The Bellevue Health Surveillance register was established by the Western Australian Department of Health to track symptoms and illnesses across Bellevue, with residents reporting of vomiting, nausea, nosebleeds, and headaches. A 2013 study endorsed by the Government of Western Australia dismissed claims that the fire had led to an increase in cancer cases in the surrounding area, finding that of the three people who died within seven years of registering, they most likely died of causes unrelated to the incident.

=== Legal proceedings ===
Dr. Jeffrey Claflin, General Manager of Hazardous Waste Solutions was charged by the Department of Environmental Protection on 5 March 2002, for failing to keep inventory, failure to seal leaking containers, and improper handling of hazardous waste susceptible to leakage; each charge carrying a maximum penalty of $62,500 under the Explosives and Dangerous Goods Act 1961.

In 2003 the Brookdale Liquid Waste Treatment Facility was exposed by The Sunday Times for similar breaches.

== Remediation ==
It wasn't until 2009 that the Western Australian Department of Water and Environmental Regulations (DWER) publicly revealed that trichlorethene was leaking into the Helena River.

Minister for Environment Donna Faragher announced in March 2010, the construction of an underground barrier at the site costing $3 million, filtering contaminated groundwater.

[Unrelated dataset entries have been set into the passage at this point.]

### src/rtl/axis_traffic_gen.sv
// AXI-Stream packet source: emits num_pkts packets of pkt_len beats with a seq/beat/src payload, rotating tdest over a mask.
// First beat one cycle after an accepted start; beats advance only on tvalid&&tready and hold stable while stalled.
module axis_traffic_gen #(
  parameter int TDATA_WIDTH = 512,
  parameter int TDEST_WIDTH = 4,
  parameter int NUM_DEST    = 4,
  parameter int SRC_ID      = 0,
  parameter int LEN_WIDTH   = 8
) (
  input  logic                   clk,
  input  logic                   rst,
  input  logic                   start,
  input  logic [15:0]            num_pkts,
  input  logic [LEN_WIDTH-1:0]   pkt_len,
  input  logic [NUM_DEST-1:0]    dest_mask,
  output logic                   busy,
  output logic                   done,
  output logic [15:0]            pkt_count,
  output logic                   axis_out_tvalid,
  input  logic                   axis_out_tready,
  output logic [TDATA_WIDTH-1:0] axis_out_tdata,
  output logic                   axis_out_tlast,
  output logic [TDEST_WIDTH-1:0] axis_out_tdest
);

  typedef enum logic [1:0] {IDLE, SEND, FIN} state_t;

  state_t                 state_q, state_d;
  logic [15:0]            num_pkts_q, num_pkts_d;
  logic [LEN_WIDTH-1:0]   len_q, len_d;
  logic [NUM_DEST-1:0]    mask_q, mask_d;
  logic [15:0]            pkt_count_q, pkt_count_d;
  logic [LEN_WIDTH-1:0]   beat_q, beat_d;
  logic [15:0]            seq_q, seq_d;
  logic [TDEST_WIDTH-1:0] dest_q, dest_d;
  logic                   last_beat;

  function automatic logic [TDEST_WIDTH-1:0] lowest_bit(input logic [NUM_DEST-1:0] m);
    lowest_bit = '0;
    for (int i = NUM_DEST - 1; i >= 0; i--)
      if (m[i]) lowest_bit = TDEST_WIDTH'(i);
  endfunction

  // Next set bit strictly above cur, wrapping to the lowest set bit.
  function automatic logic [TDEST_WIDTH-1:0] next_bit(input logic [NUM_DEST-1:0] m,
                                                      input logic [TDEST_WIDTH-1:0] cur);
    logic found;
    found    = 1'b0;
    next_bit = lowest_bit(m);
    for (int i = 0; i < NUM_DEST; i++) begin
      if (!found && m[i] && (TDEST_WIDTH'(i) > cur)) begin
        next_bit = TDEST_WIDTH'(i);
        found    = 1'b1;
      end
    end
  endfunction

  assign last_beat = (beat_q == len_q - LEN_WIDTH'(1));

  always_ff @(posedge clk) begin
    if (rst) begin
      state_q     <= IDLE;
      num_pkts_q  <= '0;
      len_q       <= '0;
      mask_q      <= '0;
      pkt_count_q <= '0;
      beat_q      <= '0;
      seq_q       <= '0;
      dest_q      <= '0;
    end else begin
      state_q     <= state_d;
      num_pkts_q  <= num_pkts_d;
      len_q       <= len_d;
      mask_q      <= mask_d;
      pkt_count_q <= pkt_count_d;
      beat_q      <= beat_d;
      seq_q       <= seq_d;
      dest_q      <= dest_d;
    end
  end

  always_comb begin
    state_d     = state_q;
    num_pkts_d  = num_pkts_q;
    len_d       = len_q;
    mask_d      = mask_q;
    pkt_count_d = pkt_count_q;
    beat_d      = beat_q;
    seq_d       = seq_q;
    dest_d      = dest_q;
    case (state_q)
      IDLE: begin
        if (start) begin
          num_pkts_d  = num_pkts;
          len_d       = (pkt_len == '0) ? LEN_WIDTH'(1) : pkt_len;
          mask_d      = dest_mask;
          pkt_count_d = '0;
          beat_d      = '0;
          seq_d       = '0;
          dest_d      = lowest_bit(dest_mask);
          state_d     = (num_pkts == 16'd0 || dest_mask == '0) ? FIN : SEND;
        end
      end
      SEND: begin
        if (axis_out_tready) begin
          if (last_beat) begin
            pkt_count_d = pkt_count_q + 16'd1;
            seq_d       = seq_q + 16'd1;
            beat_d      = '0;
            dest_d      = next_bit(mask_q, dest_q);
            if (pkt_count_q + 16'd1 == num_pkts_q) state_d = FIN;
          end else begin
            beat_d = beat_q + LEN_WIDTH'(1);
          end
        end
      end
      FIN:     state_d = IDLE;
      default: state_d = IDLE;
    endcase
  end

  always_comb begin
    axis_out_tvalid = (state_q == SEND);
    axis_out_tlast  = (state_q == SEND) && last_beat;
    axis_out_tdest  = dest_q;
    axis_out_tdata  = '0;
    if (state_q == SEND) begin
      axis_out_tdata[15:0]                 = 16'(beat_q);
      axis_out_tdata[31:16]                = seq_q;
      axis_out_tdata[32 +: TDEST_WIDTH]    = TDEST_WIDTH'(SRC_ID);
    end
    busy      = (state_q == SEND);
    done      = (state_q == FIN);
    pkt_count = pkt_count_q;
  end

endmodule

The structure comprises two 11 m deep trenches parallel to one another, each 76 m long, filled with materials such as sawdust, sand, and sand-iron mixture. The scheme was criticised for only addressing certain contaminants.

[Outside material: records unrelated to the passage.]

## src/rtl/cmd_word_assembler.sv

```systemverilog
`default_nettype none
// ============================================================================
//  Module      : cmd_word_assembler
//  Description : Packs five consecutive 16-bit host words into one 80-bit
//                command {TIME[31:0], DATA[15:0], ADDR[31:0]} and writes it
//                to the command FIFO. Resynchronises on start-of-frame and
//                discards stalled partial commands after an idle timeout.
//  Revision    : 1.0  initial release
// ============================================================================
module cmd_word_assembler #(
  parameter int TIMEOUT_CYCLES = 65535,
  parameter int CNT_W          = 16
) (
  input  logic              clk,
  input  logic              rst,
  input  logic [15:0]       in_data,
  input  logic              in_valid,
  input  logic              in_sof,
  output logic              in_ready,
  output logic [79:0]       cmd_fifo_din,
  output logic              cmd_fifo_wr_en,
  input  logic              cmd_fifo_full,
  output logic              sync_err,
  output logic              timeout_err,
  output logic [CNT_W-1:0]  cmd_count,
  output logic [CNT_W-1:0]  drop_count
);

  // The idle counter only needs to reach TIMEOUT_CYCLES-1; the terminal
  // edge itself performs the discard.
  localparam int                IDLE_W    = (TIMEOUT_CYCLES > 1) ? $clog2(TIMEOUT_CYCLES) : 1;
  localparam logic [IDLE_W-1:0] IDLE_LAST = IDLE_W'((TIMEOUT_CYCLES > 0) ? TIMEOUT_CYCLES - 1 : 0);
  localparam logic [IDLE_W-1:0] IDLE_ONE  = IDLE_W'(1);
  localparam logic [CNT_W-1:0]  CNT_ONE   = CNT_W'(1);

  typedef enum logic [0:0] {
    ST_COLLECT = 1'b0,
    ST_PUSH    = 1'b1
  } state_t;

  state_t            state_q;
  logic [2:0]        word_cnt_q;
  logic [79:0]       buf_q;
  logic [IDLE_W-1:0] idle_q;
  logic              ready_q;
  logic              wr_en_q;
  logic [79:0]       din_q;
  logic              sync_err_q;
  logic              timeout_err_q;
  logic [CNT_W-1:0]  cmd_count_q;
  logic [CNT_W-1:0]  drop_count_q;

  logic              w_accept;

  // Ready is registered; reset masks it so no word is taken while rst is high.
  assign in_ready       = ready_q & ~rst;
  assign w_accept       = in_valid & in_ready;
  assign cmd_fifo_din   = din_q;
  assign cmd_fifo_wr_en = wr_en_q;
  assign sync_err       = sync_err_q;
  assign timeout_err    = timeout_err_q;
  assign cmd_count      = cmd_count_q;
  assign drop_count     = drop_count_q;

  // Collect/push state machine with all outputs registered.
  always_ff @(posedge clk) begin
    if (rst) begin
      state_q       <= ST_COLLECT;
      word_cnt_q    <= 3'd0;
      buf_q         <= 80'd0;
      idle_q        <= '0;
      ready_q       <= 1'b1;
      wr_en_q       <= 1'b0;
      din_q         <= 80'd0;
      sync_err_q    <= 1'b0;
      timeout_err_q <= 1'b0;
      cmd_count_q   <= '0;
      drop_count_q  <= '0;
    end else begin
      sync_err_q    <= 1'b0;
      timeout_err_q <= 1'b0;
      case (state_q)
        ST_COLLECT: begin
          ready_q <= 1'b1;
          if (w_accept) begin
            idle_q <= '0;
            if (in_sof && (word_cnt_q != 3'd0)) begin
              // Start-of-frame inside a partial command: drop it and restart.
              buf_q[79:64] <= in_data;
              word_cnt_q   <= 3'd1;
              sync_err_q   <= 1'b1;
              drop_count_q <= drop_count_q + CNT_ONE;
            end else if (word_cnt_q == 3'd4) begin
              buf_q[15:0] <= in_data;
              word_cnt_q  <= 3'd0;
              state_q     <= ST_PUSH;
              ready_q     <= 1'b0;
              // Write straight away when the FIFO has room so the strobe
              // lands in the cycle right after the last word.
              if (!cmd_fifo_full) begin
                wr_en_q     <= 1'b1;
                din_q       <= {buf_q[79:16], in_data};
                cmd_count_q <= cmd_count_q + CNT_ONE;
              end
            end else begin
              case (word_cnt_q)
                3'd0:    buf_q[79:64] <= in_data;
                3'd1:    buf_q[63:48] <= in_data;
                3'd2:    buf_q[47:32] <= in_data;
                3'd3:    buf_q[31:16] <= in_data;
                default: buf_q        <= buf_q;
              endcase
              word_cnt_q <= word_cnt_q + 3'd1;
            end
          end else if ((word_cnt_q != 3'd0) && (TIMEOUT_CYCLES != 0)) begin
            if (idle_q == IDLE_LAST) begin
              word_cnt_q    <= 3'd0;
              timeout_err_q <= 1'b1;
              drop_count_q  <= drop_count_q + CNT_ONE;
              idle_q        <= '0;
            end else begin
              idle_q <= idle_q + IDLE_ONE;
            end
          end else begin
            idle_q <= '0;
          end
        end
        ST_PUSH: begin
          if (wr_en_q) begin
            // Strobe has been presented for its single cycle.
            wr_en_q <= 1'b0;
            state_q <= ST_COLLECT;
            ready_q <= 1'b1;
          end else if (!cmd_fifo_full) begin
            wr_en_q     <= 1'b1;
            din_q       <= buf_q;
            cmd_count_q <= cmd_count_q + CNT_ONE;
          end
        end
        default: begin
          state_q <= ST_COLLECT;
          ready_q <= 1'b1;
        end
      endcase
    end
  end

endmodule
`default_nettype wire

```

## config.mk

```make
export PLATFORM = sky130hd
export DESIGN_NAME = cmd_word_assembler
export DESIGN_NICKNAME = d
export VERILOG_FILES = /design/src/rtl/cmd_word_assembler.sv
export SDC_FILE = /design/constraint.sdc
export NUM_CORES = 1
export LEC_CHECK = 0
export BUFFER_PORTS_ARGS = -buffer_cell sky130_fd_sc_hd__buf_2
export CORE_MARGIN = 2
export CORE_UTILIZATION = 50
export CTS_BUF_LIST = sky130_fd_sc_hd__clkbuf_4
export CTS_CLUSTER_DIAMETER = 100
export CTS_CLUSTER_SIZE = 30
export DETAILED_ROUTE_END_ITERATION = 10
export PLACE_DENSITY = 0.75
export SLEW_MARGIN = 10
export SYNTH_ARGS = -nofsm -noshare
export SYNTH_HDL_FRONTEND = slang
export SYNTH_SLANG_ARGS = --single-unit
```

## constraint.sdc

```tcl
create_clock -name clk -period 4.07 [get_ports clk]
set_input_delay 0.407 -clock clk [delete_from_list [all_inputs] [get_ports clk]]
set_output_delay 0.407 -clock clk [all_outputs]
set_load 0.005 [all_outputs]
```

# Yosys cells after proc, flatten, opt, wreduce, memory -nomap -nowiden
# Index checks and enable logic that the tools add are counted.
[classes]
add_sub_neg = 4
bitwise_logic = 8
n_eq_ne = 14
reduce_logical = 18
n_mux = 50
[ops]
columns = ["cell", "count"]
rows = [
  ["two-way mux 80 bit", 6],
  ["two-way mux 16 bit", 17],
  ["case mux 80 bit (2 select lines)", 1],
  ["two-way mux 64 bit", 1],
  ["adder 16 x 1 -> 16 bit, second input constant", 3],
  ["case mux 16 bit (2 select lines)", 1],
  ["AND reduction 4 bit", 5],
  ["equality test 16 bit, second input constant", 1],
  ["two-way mux 1 bit", 16],
  ["two-way mux 3 bit", 5],
  ["AND reduction 5 bit", 3],
  ["inequality test 2 bit, second input constant", 7],
  ["equality test 3 x 2 -> 1 bit, second input constant", 2],
  ["NOT 1 bit", 6],
  ["case mux 1 bit (2 select lines)", 3],
  ["AND reduction 6 bit", 1],
  ["nonzero test 2 bit", 3],
  ["inequality test 2 x 1 -> 1 bit, second input constant", 2],
  ["OR reduction 4 bit", 1],
  ["adder 3 x 1 -> 3 bit, second input constant", 1],
  ["equality test 3 x 1 -> 1 bit, second input constant", 1],
  ["equality test 3 bit, second input constant", 1],
  ["logical NOT 3 bit", 1],
  ["AND reduction 3 bit", 1],
  ["other kinds (4)", 5],
]
[totals]
reg_bits = 216
elab_cells = 109
inputBits = 21

# Logic depth before layout (Yosys ltp)
[depth]
depth_word = 6
mapped_depth = 10
ltp_nobuf = 7

# Worst setup path before layout
# Ideal clock, no wire load.
[synth_path]
path_kind = "flip-flop to flip-flop"
start = "reg word_cnt_q[0]"
end = "reg drop_count_q[13], in the netlist drop_count[13]"
stages_incl_launch_ff = 9
setup_time_ns = 0.123
period_less_slack_ns = 2.303
t_arrival_ns = 2.180
slack_ns = 1.767
path_buffers = 1
path_cell_list = "dfxtp_1 inv_1 ha_1 clkbuf_1 nor2b_1 nor3_4 nand4_2 a2111oi_2 mux2_1"
[synth_via]
elab_chain_len = 4
[synth_lines]
columns = ["element", "line", "rtl"]
rows = [
  ["from (decl)", "42", "logic [2:0] word_cnt_q;"],
  ["from (signal assigned)", "113", "word_cnt_q <= word_cnt_q + 3'd1;"],
  ["nonzero test 3 bit (*)", "87, 115", ""],
  ["logical AND 1 bit", "87", "if (in_sof && (word_cnt_q != 3'd0)) begin"],
  ["inequality test 2 x 1 -> 1 bit (no line)", "n/a", ""],
  ["AND reduction 4 bit (no line) (*)", "n/a", ""],
  ["to (signal assigned)", "92", "drop_count_q <= drop_count_q + CNT_ONE;"],
  ["to (signal assigned)", "119", "drop_count_q <= drop_count_q + CNT_ONE;"],
  ["to (decl)", "51", "logic [CNT_W-1:0] drop_count_q;"],
]
# Mark *: on every way between the ends. The rest lies on a longest branch, timed or not.
# A chain may end at the register's enable or synchronous reset.

# Worst setup path in the final report
[layout_path]
start = "reg word_cnt_q[0]"
end = "reg din_q[42], in the netlist cmd_fifo_din[42]"
[layout_via]
elab_chain_len = 4
[layout_lines]
columns = ["element", "line", "rtl"]
rows = [
  ["nonzero test 3 bit", "87", ""],
  ["logical AND 1 bit", "87", ""],
  ["inequality test 2 bit (no line)", "n/a", ""],
  ["AND reduction 6 bit (no line) (*)", "n/a", ""],
  ["to (signal assigned)", "102", "din_q <= {buf_q[79:16], in_data};"],
  ["to (signal assigned)", "136", "din_q <= buf_q;"],
  ["to (decl)", "47", "logic [79:0] din_q;"],
]
# Marks and branches as above.

==> summary.txt <==
Global route
  – Maximum number of pins on one net before global-route repair: between 100 and 150
  – All-layer global routing usage: around 22%
  – Vias in the first global route: between 6000 and 7000
  – Initial antenna violation count: 2
  – First-pass GRT wire length: between 30 and 40 mm
  – Total global routing overflow: 0

Run status
  – Status: finished, final reports clean

Timing
  – Crit path time final: roughly 2.7 ns
  – Tightest Pin Transition: 1.159 ns
  – Final Hold Viols: 0
  – Final setup viols: 0
  – Fin. max-slew vios: 0
  – Tcrit/Tclk final: between 60 and 70%
  – Clock Skew: a little under 0.08 ns
  – RSZ-0062 raised after global routing: false
  – Max-slew headroom: between 20% and 30%
  – Final TNS setup: 0 ns
  – Hold slack: around 0.038 ns
  – Peak Freq: around 370 MHz

Worst setup path
  – Slowest cell delay on critical path: ~0.54 ns
  – Critical path peak fanout: 25
  – Worst-path cell chain: inv_1 -> ha_1 -> and3b_1 -> a21oi_1 -> buf_4 -> or2_2 -> buf_4 -> nand2_1 -> a21oi_1
  – Crit path DAT: around 3.3 ns
  – Worst setup EP type: flip-flop
  – Crit path depth: 9
  – Worst-case reg-to-reg path depth: 9
  – Worst Path Class, Setup: flip-flop to flip-flop
  – Critical path's slowest cell: dfxtp_1
  – CP top delay family: simple AND/OR/NAND/NOR gates
  – Startpoint Class: flip-flop
  – Worst Path Buf+Inv: 3
  – Req. time, crit path: ~4.7 ns

Route
  – Total length of routed wires: just over 20 mm
  – Total vias in the final route: 7273
  – WL/cell: roughly 15 um
  – Initial DRC Count: a little over 500
  – Vias per Instance: approximately 5.4
  – DR pass1 iterations: 5
  – Number of remaining DRC errors: 0
  – Antenna viol nets, final: 0

Clock tree
  – CTS Hold Buffers Added: 2
  – Clock buffer depth: 3
  – Root Buffer: clkbuf_4
  – Total CTS buffers: 11
  – TritonCTS clock tree: done
  – Post-CTS Resized: 0
  – Setup bufs post-CTS: 0
  – CTS sink count: between 200 and 250
  – Clock transition at path regs: approximately 0.28 ns
  – Latest clock arrival within the worst-skew pair: ~0.7 ns
  – CTS HTree Levels: 1

Yosys
  – Syn nets: between 1000 and 1500
  – Ys Warns: 0
  – FFs w/ async S/R, synth: 0%
  – Unique cell type count in the Yosys netlist: 52
  – Synth area leaders: dfxtp_1 51%, nand2_1 11%, a21oi_1 9.7%, nand3_1 4.8%, nor2_1 2.8%
  – Area share of the largest cell type after synthesis: roughly 51%
  – Mapped Avg Cell Area: slightly above 8 sq um
  – Ys flop type: dfxtp_1
  – Synth Register Bits: about 220
  – Cells after synthesis: ~1000
  – Seq/Total Area, Yosys: between 50% and 60%
  – Cell area after synthesis: between 8000 and 9000 sq um
  – Yosys top cell by area: dfxtp_1
  – Most frequent cells after synthesis: 248 x nand2_1, 216 x dfxtp_1, 165 x a21oi_1, 82 x nand3_1, 64 x nor2_1
  – Cell with the most instances after synthesis: nand2_1
  – EDFF count, synth: 0

Die
  – Number of I/O pins: approximately 140
  – Die W: 134.6 um
  – Initial Util: between 50% and 60%
  – Die height: 134.6 um
  – Standard-cell row count: 47
  – Die area: 18110 sq um
  – Core box area: approximately 17000 sq um

Cells and area
  – Synth-to-Final Area Change: 10.68%
  – Post-Layout Cell Count: around 1300
  – Finished Cell Area: about 9400 sq um
  – Nets: approximately 1200
  – Share of layout cells above drive strength 1: ~16%

Power and ir drop
  – Peak VDD IR: ~0.17 mV
  – Pleak: between 3 and 4 nW
  – Overall Power: roughly 0.0032 W
  – PwrDens: about 340 nW/um^2

Run
  – MaxCap Viol Count: 0

Place
  – Placed cell area: 9299 sq um
  – Placed insts: 1331
  – PortBufs: roughly 140
  – Hpwl dp: ~14 mm
  – Routability cong.: 0.8137

Worst hold path
  – Worst hold path depth: 3
  – Worst min-delay path category: input pin to flip-flop
## through the flow
step | setup slack (ns) | utilization [%]
after floorplan | 1.767 | -
after global placement | 1.281 | 55.88
after detailed placement | 1.235 | 55.88
after CTS | 1.364 | 56.67
after global routing | 0.9894 | 56.69
final | 1.384 | 56.70
## flip-flops by register name (all words and copies together), names as in the netlist
register,count
cmd_fifo_din,80
word_cnt_q,3
sync_err,1
timeout_err,1
idle_q,16
cmd_fifo_wr_en,1
state_q,1
drop_count,16
cmd_count,16
ready_q,1
buf_q,80
## layout make-up
class | instances | area (sq um)
inverter | 11 | 41.29
clock buffer | 11 | 82.58
fill | 1540 | 7206
sequential | 216 | 4324
antenna | 2 | 5.005
clock inverter | 1 | 30.03
multi-input combinational | 739 | 3891
tap | 220 | 275.3
timing repair buffer | 147 | 787.0
## per-layer routing
layer	GRT usage, %	up-vias	wire length (um)
met4	5.848	0	330
met3	2.553	27	1101
li1	-	3680	-
met1	30.96	3373	9543
met2	35.23	193	9278
met5	0	-	0
## worst min-delay path, cell delays in order
cell	delay [ns]
buf_2	0.17
nand2_1	0.08
a21oi_1	0.05
## path summary, 6_finish.rpt
path,start,to,slack [ns]
setup / recovery,word_cnt_q[0],cmd_fifo_din[42],1.38
hold / removal,in_data[12],buf_q[12],0.04
setup reg to reg,word_cnt_q[0],cmd_fifo_din[42],1.38
hold reg to reg,cmd_fifo_din[65],cmd_fifo_din[65],0.47
## kinds of logic after synthesis
family	after synthesis	share of synthesized area, %
AND/OR/NAND/NOR	470	24.77
flip-flops	216	50.72
AO/OA/AOI/OAI	208	13.50
buffers and inverters	83	3.801
multiplexers	27	3.317
XOR/XNOR	25	2.568
adder cells (fa/ha/maj)	9	1.321
## layout by cell type (no fill, tap or decap), drive strengths merged, types with 2 or more instances in the layout
cell         netlist  layout
clkbuf            56      11
nor2              64      64
a21oi            165     165
nand3             82      82
nor4b              2       2
and3b              3       3
xor2              11      11
and3               5       5
a22o               2       2
nor2b             17      17
o31ai              2       2
o21ai             10      10
xnor2             14      14
nand4             13      13
ha                 9       9
dlygate4sd3        0       2
nor3              12      12
buf               16     145
and4               2       2
a211oi            21      21
diode              0       2
nor4               3       3
nand2            249     249
a2111oi            2       2
mux2              10      10
mux2i             17      17
dfxtp            216     216
or3                7       7
inv               11      11
and2               2       2
nand2b             2       2
## where the power goes
part	switching [W]	total [W]	internal [W]	leakage [nW]
logic	0.000164	0.000224	0.0000595	1.62
registers	0.0000180	0.00217	0.00215	1.74
clock network	0.000633	0.000775	0.000142	0.0620
total	0.000815	0.00317	0.00235	3.42
Note: power is estimated with default switching activity, not from simulation.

In 2013 it was estimated that it would take between 10 and 15 years for the contaminated groundwater (the plume) to reach the Helena River.

As of 2017 over $14 million had been spent on remediation efforts to slow the plume from reaching the Helena River.

Between December 2006 and June 2018 up to 50% of the DWER's Contaminated Sites Management Account (CSMA) was allocated solely to the Bellevue site, more than any other site during that period, including Wittenoom.